Press Reviews: Not since the glorious, glamorous, heyday of the Beatles had there been anything like it.

An opening night audience of 19,000 people in Vancouver, surpassing the Beatles’ house record by more than 2,000. In Los Angeles, more than 20,000 fans, and a cheque for $71,000, topping Cream’s one-night record fee of $70,000 at Madison Square Garden.

In Montreal the night before last, a crowd of almost 18,000 – smashing the house record. And then last night, amidst exams and Ottawa’s traditionally small turnouts on weekdays about 8,000 crammed into the civic centre.

Who was causing all the fuss? Who else but Led Zeppelin, steamrollling its way across North America on its fifth tour in 18 months. This jaunt will earn the group in excess of $1.2 million for 26 concerts.

Toronto missed out this tour, and it was our loss. But to be fair, Toronto has seen the Zepp three times previously, while Vancouver, Montreal and Ottawa missed out.

The Ottawa gig was not the best the group has ever done, but they were at considerable psychological disadvantage in playing a massive stark concrete arena such as the civic centre. It may be the ideal spot for a hockey game, but it was too artistically cold for a musical event such as this.
 
Billed as an evening with Led Zeppelin, the concert was just that. There were no supporting acts, no intermission. Just two solid hours of smashing, splattering rock music. The sound ripped out of six massive speakers, infiltrating anything which stood, sat or lay in its way.

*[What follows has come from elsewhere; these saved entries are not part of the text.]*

`src/rtl/control_unit_gen_if.sv`:
```
// control_unit_gen_if: bus between the fetch/execute sequencer and the
// IR/decoder, flag, memory-handshake and PC/AC/memory strobe logic.
//   master modport: sequencer side (decoder/flag/handshake in, strobes out)
//   slave  modport: datapath side (drives opcode, flags, mem_ready, irq)
//   opcode     IR upper word (OPW bits)
//   zflg/nflg  AC zero / negative flags
//   mem_ready  current fetch/read/store completes this cycle
//   irq        level interrupt request
//   state_o    current sequencer state encoding
//   fetch, ld_iru, ld_opnd, opnd_idx, incr_pc, mem_rd, ld_ac, ld_pc,
//   store_mem, irq_ack, halted   control strobes and status
interface control_unit_gen_if #(
    parameter int unsigned OPW = 8
);
    logic [OPW-1:0] opcode;
    logic           zflg;
    logic           nflg;
    logic           mem_ready;
    logic           irq;
    logic [3:0]     state_o;
    logic           fetch;
    logic           ld_iru;
    logic           ld_opnd;
    logic [1:0]     opnd_idx;
    logic           incr_pc;
    logic           mem_rd;
    logic           ld_ac;
    logic           ld_pc;
    logic           store_mem;
    logic           irq_ack;
    logic           halted;

    modport master (
        input  opcode, zflg, nflg, mem_ready, irq,
        output state_o, fetch, ld_iru, ld_opnd, opnd_idx, incr_pc,
               mem_rd, ld_ac, ld_pc, store_mem, irq_ack, halted
    );

    modport slave (
        output opcode, zflg, nflg, mem_ready, irq,
        input  state_o, fetch, ld_iru, ld_opnd, opnd_idx, incr_pc,
               mem_rd, ld_ac, ld_pc, store_mem, irq_ack, halted
    );
endinterface

```
`src/rtl/control_unit_gen.sv`:
```
// control_unit_gen: fetch/execute sequencer for the 8-bit accumulator core.
// Fetches the opcode word plus OPND_WORDS operand words, then reads the
// memory operand, executes, stores or jumps, with a memory ready/wait
// handshake, HALT and an instruction-boundary interrupt.
//   clk    rising-edge clock
//   reset  asynchronous, active-high; returns to START
//   bus    control_unit_gen_if.master (decoder/flags/handshake in, strobes out)
module control_unit_gen #(
    parameter int unsigned OPW        = 8,
    parameter int unsigned OPND_WORDS = 1,
    parameter bit          IRQ_EN     = 1'b1
) (
    input logic              clk,
    input logic              reset,
    control_unit_gen_if.master bus
);

    typedef enum logic [3:0] {
        ST_START  = 4'd0,
        ST_PREPU  = 4'd1,
        ST_FETCHU = 4'd2,
        ST_PREPL  = 4'd3,
        ST_FETCHL = 4'd4,
        ST_READ   = 4'd5,
        ST_EXEC   = 4'd6,
        ST_STORE  = 4'd7,
        ST_JUMP   = 4'd8,
        ST_IRQ    = 4'd9,
        ST_HALT   = 4'd10
    } state_t;

    localparam logic [OPW-1:0] OP_NOP   = OPW'(5'h00);
    localparam logic [OPW-1:0] OP_CLR   = OPW'(5'h04);
    localparam logic [OPW-1:0] OP_STORE = OPW'(5'h03);
    localparam logic [OPW-1:0] OP_JMP   = OPW'(5'h10);
    localparam logic [OPW-1:0] OP_JN    = OPW'(5'h11);
    localparam logic [OPW-1:0] OP_JNZ   = OPW'(5'h12);
    localparam logic [OPW-1:0] OP_JZ    = OPW'(5'h13);
    localparam logic [OPW-1:0] OP_HALT  = OPW'(5'h1F);
    localparam logic [1:0]     LAST_IDX = 2'(OPND_WORDS - 1);

    state_t     state, state_next;
    logic [1:0] idx, idx_next;
    logic       irq_q;
    logic       class1, class2, is_cjump, jump_taken;
    state_t     boundary;

    assign irq_q    = IRQ_EN && bus.irq;
    assign boundary = irq_q ? ST_IRQ : ST_PREPU;

    assign class1   = (bus.opcode == OP_NOP) || (bus.opcode == OP_CLR);
    assign class2   = (bus.opcode == OPW'(5'h02)) || (bus.opcode == OPW'(5'h06)) ||
                      (bus.opcode == OPW'(5'h08)) || (bus.opcode == OPW'(5'h0E)) ||
                      (bus.opcode == OPW'(5'h0F));
    assign is_cjump = (bus.opcode == OP_JN) || (bus.opcode == OP_JNZ) ||
                      (bus.opcode == OP_JZ);
    assign jump_taken = ((bus.opcode == OP_JN)  &&  bus.nflg) ||
                        ((bus.opcode == OP_JNZ) && !bus.zflg) ||
                        ((bus.opcode == OP_JZ)  &&  bus.zflg);

    always_ff @(posedge clk or posedge reset) begin
        if (reset) begin
            state <= ST_START;
            idx   <= '0;
        end else begin
            state <= state_next;
            idx   <= idx_next;
        end
    end

    always_comb begin
        state_next    = state;
        idx_next      = idx;
        bus.fetch     = 1'b0;
        bus.ld_iru    = 1'b0;
        bus.ld_opnd   = 1'b0;
        bus.incr_pc   = 1'b0;
        bus.mem_rd    = 1'b0;
        bus.ld_ac     = 1'b0;
        bus.ld_pc     = 1'b0;
        bus.store_mem = 1'b0;
        bus.irq_ack   = 1'b0;
        bus.halted    = 1'b0;
        case (state)
            ST_START: state_next = ST_PREPU;
            ST_PREPU: begin
                bus.fetch  = 1'b1;
                state_next = ST_FETCHU;
            end
            ST_FETCHU: begin
                bus.fetch = 1'b1;
                if (bus.mem_ready) begin
                    bus.ld_iru  = 1'b1;
                    bus.incr_pc = 1'b1;
                    idx_next    = '0;
                    state_next  = ST_PREPL;
                end
            end
            ST_PREPL: begin
                bus.fetch = 1'b1;
                if (class1)                     state_next = ST_EXEC;
                else if (bus.opcode == OP_HALT) state_next = ST_HALT;
                else                            state_next = ST_FETCHL;
            end
            ST_FETCHL: begin
                bus.fetch = 1'b1;
                if (bus.mem_ready) begin
                    bus.ld_opnd = 1'b1;
                    bus.incr_pc = 1'b1;
                    if (idx != LAST_IDX) begin
                        idx_next   = idx + 2'd1;
                        state_next = ST_PREPL;
                    end else begin
                        idx_next = '0;
                        // A not-taken conditional jump is itself an
                        // instruction boundary: no read, no exec.
                        if (class2)                         state_next = ST_EXEC;
                        else if (bus.opcode == OP_STORE)    state_next = ST_STORE;
                        else if (bus.opcode == OP_JMP)      state_next = ST_JUMP;
                        else if (is_cjump && jump_taken)    state_next = ST_JUMP;
                        else if (is_cjump)                  state_next = boundary;
                        else                                state_next = ST_READ;
                    end
                end
            end
            ST_READ: begin
                bus.mem_rd = 1'b1;
                if (bus.mem_ready) state_next = ST_EXEC;
            end
            ST_EXEC: begin
                bus.ld_ac  = 1'b1;
                state_next = boundary;
            end
            ST_STORE: begin
                bus.store_mem = 1'b1;
                if (bus.mem_ready) state_next = boundary;
            end
            ST_JUMP: begin
                bus.ld_pc  = 1'b1;
                state_next = boundary;
            end
            ST_IRQ: begin
                bus.irq_ack = 1'b1;
                bus.ld_pc   = 1'b1;
                state_next  = ST_PREPU;
            end
            ST_HALT: bus.halted = 1'b1;
            default: begin
                state_next = ST_START;
                idx_next   = '0;
            end
        endcase
    end

    assign bus.state_o  = state;
    assign bus.opnd_idx = idx;

endmodule

```
`src/flat_wrapper.sv`:
```
// flat-port wrapper written by rule: the top's interface ports become plain ports
module control_unit_gen_flat 
#(
    parameter int unsigned OPW        = 8,
    parameter int unsigned OPND_WORDS = 1,
    parameter bit          IRQ_EN     = 1'b1
)
  (clk, reset, bus_opcode, bus_zflg, bus_nflg, bus_mem_ready, bus_irq, bus_state_o, bus_fetch, bus_ld_iru, bus_ld_opnd, bus_opnd_idx, bus_incr_pc, bus_mem_rd, bus_ld_ac, bus_ld_pc, bus_store_mem, bus_irq_ack, bus_halted);
  control_unit_gen_if #(.OPW(OPW)) bus_i ();
  input logic clk;
  input logic reset;
  input wire logic [$bits(bus_i.opcode)-1:0] bus_opcode;
  input wire logic [$bits(bus_i.zflg)-1:0] bus_zflg;
  input wire logic [$bits(bus_i.nflg)-1:0] bus_nflg;
  input wire logic [$bits(bus_i.mem_ready)-1:0] bus_mem_ready;
  input wire logic [$bits(bus_i.irq)-1:0] bus_irq;
  output wire logic [$bits(bus_i.state_o)-1:0] bus_state_o;
  output wire logic [$bits(bus_i.fetch)-1:0] bus_fetch;
  output wire logic [$bits(bus_i.ld_iru)-1:0] bus_ld_iru;
  output wire logic [$bits(bus_i.ld_opnd)-1:0] bus_ld_opnd;
  output wire logic [$bits(bus_i.opnd_idx)-1:0] bus_opnd_idx;
  output wire logic [$bits(bus_i.incr_pc)-1:0] bus_incr_pc;
  output wire logic [$bits(bus_i.mem_rd)-1:0] bus_mem_rd;
  output wire logic [$bits(bus_i.ld_ac)-1:0] bus_ld_ac;
  output wire logic [$bits(bus_i.ld_pc)-1:0] bus_ld_pc;
  output wire logic [$bits(bus_i.store_mem)-1:0] bus_store_mem;
  output wire logic [$bits(bus_i.irq_ack)-1:0] bus_irq_ack;
  output wire logic [$bits(bus_i.halted)-1:0] bus_halted;
  assign bus_i.opcode = bus_opcode;
  assign bus_i.zflg = bus_zflg;
  assign bus_i.nflg = bus_nflg;
  assign bus_i.mem_ready = bus_mem_ready;
  assign bus_i.irq = bus_irq;
  assign bus_state_o = bus_i.state_o;
  assign bus_fetch = bus_i.fetch;
  assign bus_ld_iru = bus_i.ld_iru;
  assign bus_ld_opnd = bus_i.ld_opnd;
  assign bus_opnd_idx = bus_i.opnd_idx;
  assign bus_incr_pc = bus_i.incr_pc;
  assign bus_mem_rd = bus_i.mem_rd;
  assign bus_ld_ac = bus_i.ld_ac;
  assign bus_ld_pc = bus_i.ld_pc;
  assign bus_store_mem = bus_i.store_mem;
  assign bus_irq_ack = bus_i.irq_ack;
  assign bus_halted = bus_i.halted;
  control_unit_gen #(.OPW(OPW), .OPND_WORDS(OPND_WORDS), .IRQ_EN(IRQ_EN)) u_core (.clk(clk), .reset(reset), .bus(bus_i));
endmodule
```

The repertoire was almost all well-know, which added to the impact. Culled from both the Led Zeppelin albums, it was delivered with style because of the sheer waves of volume with finesse.

POTENT

Of course, there is nothing wrong with volume in rock. Contrary to what most critics claim, volume is used in rock not to cover up lack of expertise but to add sting to the message.

In this area, there has never been a more potent group than Led Zeppelin. Perhaps this is why no other group since the Beatles, or before for that matter, has been able to generate the sort of excitement and energy which Led Zeppelin is offering right now.

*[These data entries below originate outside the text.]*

**src/rtl/servo_pkg.sv**
```systemverilog
// Shared defaults and the saturating step helper for the servo PWM array.
// Every constant here can be overridden through the top-level parameters.
package servo_pkg;

  localparam int DEF_PERIOD       = 1_000_000;
  localparam int DEF_MIN_PULSE    = 25_000;
  localparam int DEF_MAX_PULSE    = 125_000;
  localparam int DEF_CENTER_PULSE = 75_000;
  localparam int DEF_STEP         = 10_000;
  localparam int DEF_SLEW         = 0;
  localparam int DEF_DEB_CYCLES   = 500_000;
  localparam int DEF_NUM_CH       = 4;
  localparam int DEF_CW           = 20;

  typedef enum logic [1:0] {
    STEP_NONE = 2'd0,
    STEP_DEC  = 2'd1,
    STEP_INC  = 2'd2
  } step_dir_e;

  // Saturating add/sub. The comparison runs before the subtraction so a
  // decrement close to the lower bound clamps instead of wrapping.
  function automatic logic [31:0] clamp_step(
    input logic [31:0] val,
    input step_dir_e   dir,
    input logic [31:0] step,
    input logic [31:0] lo,
    input logic [31:0] hi
  );
    logic [31:0] res;
    res = val;
    case (dir)
      STEP_INC: res = ((val + step) > hi) ? hi : (val + step);
      STEP_DEC: res = (val < (lo + step)) ? lo : (val - step);
      default:  res = val;
    endcase
    return res;
  endfunction

endpackage

```
**src/rtl/servo_btn_debounce.sv**
```systemverilog
// One button input: 2-FF synchroniser, stable-count debouncer and a
// registered one-cycle event on each accepted rising edge.
module servo_btn_debounce
  import servo_pkg::*;
#(
  parameter int DEB_CYCLES = DEF_DEB_CYCLES
) (
  input  logic clk_i,
  input  logic rst_i,
  input  logic btn_i,
  output logic step_o
);

  localparam int DW = (DEB_CYCLES > 1) ? $clog2(DEB_CYCLES) : 1;
  localparam logic [DW-1:0] LAST_COUNT = DW'(DEB_CYCLES - 1);

  logic          sync1_q;
  logic          sync2_q;
  logic          level_q,  level_d;
  logic          levelDly_q;
  logic [DW-1:0] stable_q, stable_d;
  logic          step_q,   step_d;

  // The count only runs while the synchronised input disagrees with the
  // accepted level; agreeing again at any point restarts it from zero.
  always_comb begin
    level_d  = level_q;
    stable_d = '0;
    step_d   = level_q & ~levelDly_q;
    if (sync2_q != level_q) begin
      if (stable_q == LAST_COUNT) begin
        level_d = sync2_q;
      end else begin
        stable_d = stable_q + DW'(1);
      end
    end
  end

  always_ff @(posedge clk_i) begin
    if (rst_i) begin
      sync1_q    <= 1'b0;
      sync2_q    <= 1'b0;
      level_q    <= 1'b0;
      levelDly_q <= 1'b0;
      stable_q   <= '0;
      step_q     <= 1'b0;
    end else begin
      sync1_q    <= btn_i;
      sync2_q    <= sync1_q;
      level_q    <= level_d;
      levelDly_q <= level_q;
      stable_q   <= stable_d;
      step_q     <= step_d;
    end
  end

  assign step_o = step_q;

endmodule

```
**src/rtl/servo_pwm_array.sv**
```systemverilog
// Multi-channel servo PWM: shared frame counter, per-channel button-driven
// targets, frame-boundary width loading with optional slew limit.
module servo_pwm_array
  import servo_pkg::*;
#(
  parameter int PERIOD       = DEF_PERIOD,
  parameter int MIN_PULSE    = DEF_MIN_PULSE,
  parameter int MAX_PULSE    = DEF_MAX_PULSE,
  parameter int CENTER_PULSE = DEF_CENTER_PULSE,
  parameter int STEP         = DEF_STEP,
  parameter int SLEW         = DEF_SLEW,
  parameter int DEB_CYCLES   = DEF_DEB_CYCLES,
  parameter int NUM_CH       = DEF_NUM_CH,
  parameter int CW           = DEF_CW
) (
  input  logic                 clk_i,
  input  logic                 rst_i,
  input  logic [NUM_CH-1:0]    btn_dec_i,
  input  logic [NUM_CH-1:0]    btn_inc_i,
  output logic [NUM_CH-1:0]    pwm_out_o,
  output logic                 frame_start_o,
  output logic [NUM_CH*CW-1:0] width_flat_o
);

  localparam logic [CW-1:0] PERIOD_LAST = CW'(PERIOD - 1);
  localparam logic [CW-1:0] CENTER_W    = CW'(CENTER_PULSE);
  localparam logic [CW-1:0] SLEW_W      = CW'(SLEW);

  logic [CW-1:0]     cnt_q, cnt_d;
  logic              wrap;
  logic [NUM_CH-1:0] decEvt;
  logic [NUM_CH-1:0] incEvt;
  logic [CW-1:0]     target_q [NUM_CH];
  logic [CW-1:0]     target_d [NUM_CH];
  logic [CW-1:0]     active_q [NUM_CH];
  logic [CW-1:0]     active_d [NUM_CH];
  logic [NUM_CH-1:0] pwm_q,   pwm_d;
  logic              frame_q, frame_d;

  for (genvar ch = 0; ch < NUM_CH; ch++) begin : g_btn
    servo_btn_debounce #(.DEB_CYCLES(DEB_CYCLES)) u_dec (
      .clk_i  (clk_i),
      .rst_i  (rst_i),
      .btn_i  (btn_dec_i[ch]),
      .step_o (decEvt[ch])
    );
    servo_btn_debounce #(.DEB_CYCLES(DEB_CYCLES)) u_inc (
      .clk_i  (clk_i),
      .rst_i  (rst_i),
      .btn_i  (btn_inc_i[ch]),
      .step_o (incEvt[ch])
    );
    assign width_flat_o[ch*CW +: CW] = active_q[ch];
  end

  always_comb begin
    wrap  = (cnt_q == PERIOD_LAST);
    cnt_d = wrap ? '0 : (cnt_q + CW'(1));
  end

  // Targets follow button events immediately; the active width only moves
  // on the wrap cycle so a pulse already in progress is never reshaped.
  always_comb begin
    step_dir_e     dir;
    logic [CW-1:0] diff;
    frame_d = (cnt_q == '0);
    for (int i = 0; i < NUM_CH; i++) begin
      dir  = STEP_NONE;
      diff = '0;
      case ({incEvt[i], decEvt[i]})
        2'b10:   dir = STEP_INC;
        2'b01:   dir = STEP_DEC;
        default: dir = STEP_NONE;
      endcase
      target_d[i] = CW'(clamp_step(32'(target_q[i]), dir, 32'(STEP),
                                   32'(MIN_PULSE), 32'(MAX_PULSE)));
      active_d[i] = active_q[i];
      if (wrap) begin
        if (SLEW == 0) begin
          active_d[i] = target_q[i];
        end else if (target_q[i] > active_q[i]) begin
          diff        = target_q[i] - active_q[i];
          active_d[i] = active_q[i] + ((diff > SLEW_W) ? SLEW_W : diff);
        end else begin
          diff        = active_q[i] - target_q[i];
          active_d[i] = active_q[i] - ((diff > SLEW_W) ? SLEW_W : diff);
        end
      end
      pwm_d[i] = (cnt_q < active_q[i]);
    end
  end

  always_ff @(posedge clk_i) begin
    if (rst_i) begin
      cnt_q   <= '0;
      pwm_q   <= '0;
      frame_q <= 1'b0;
      for (int i = 0; i < NUM_CH; i++) begin
        target_q[i] <= CENTER_W;
        active_q[i] <= CENTER_W;
      end
    end else begin
      cnt_q   <= cnt_d;
      pwm_q   <= pwm_d;
      frame_q <= frame_d;
      for (int i = 0; i < NUM_CH; i++) begin
        target_q[i] <= target_d[i];
        active_q[i] <= active_d[i];
      end
    end
  end

  assign pwm_out_o     = pwm_q;
  assign frame_start_o = frame_q;

endmodule

```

Backstage, after the show, it resembled the winners’ dressing room after a Grey Cup final. There were TV cameras and radio microphones, autograph hunters thrusting forth posters and hot dog wrappers, and businessmen tossing in business cards.

Amidst the chaos, I managed to learn from Jimmy Page that a third Led Zeppelin album to be called Zeppelin III, will be released in July.

“It will have more variety than the other two albums,” Page said, “and there’ll be more emphasis on acoustic guitar.

Robert Plant cut in, through the clatter, “and there’ll be some nice vocal harmony things.”

Then the group got into the limousines and headed back to the Queen Elizabeth Hotel in Montreal, where they are occupying the same suite used by John and Yoko.  [4.15.70 / Ottawa Journal / by Ritchie Yorke]

------------------------------------------------------------

Thousands Thrill to Rock Band

Led Zeppelin, one of the world's most foremost rock bands, presented a concert April 14, in the Ottawa Civic Centre, Ottawa, Ont. The concert was sponsored by one of the local music stores, the Treble Cleft. The concert was an immeasurable success and attended by nearly 8,000 young people.

The Zeppelin presented themselves not only as splended musicians but as true showmen. Although the group arrived late, they performed a thrilling show with a highlight of John Bonham's drum solo without drum sticks. Bonham formed such a rapore with the audience it seemed that you and he were alone. Everyone was aware of this & it gave added reason for the standing ovation given him.

Jimmy Page also had a solo on lead guitar. Jimmy showed that he not only a master on lead with his fingers but also with a violin bow. Page's presentation of "Heartbreaker" was completely unbelievable. It was like listening to the song for the first time. Page also received a standing ovation.

John Paul Jones remained somewhat subdued as usual. But his bass was as heavy and as great as always. John Paul,
also spent some time on the electric piano as did Robert Plant.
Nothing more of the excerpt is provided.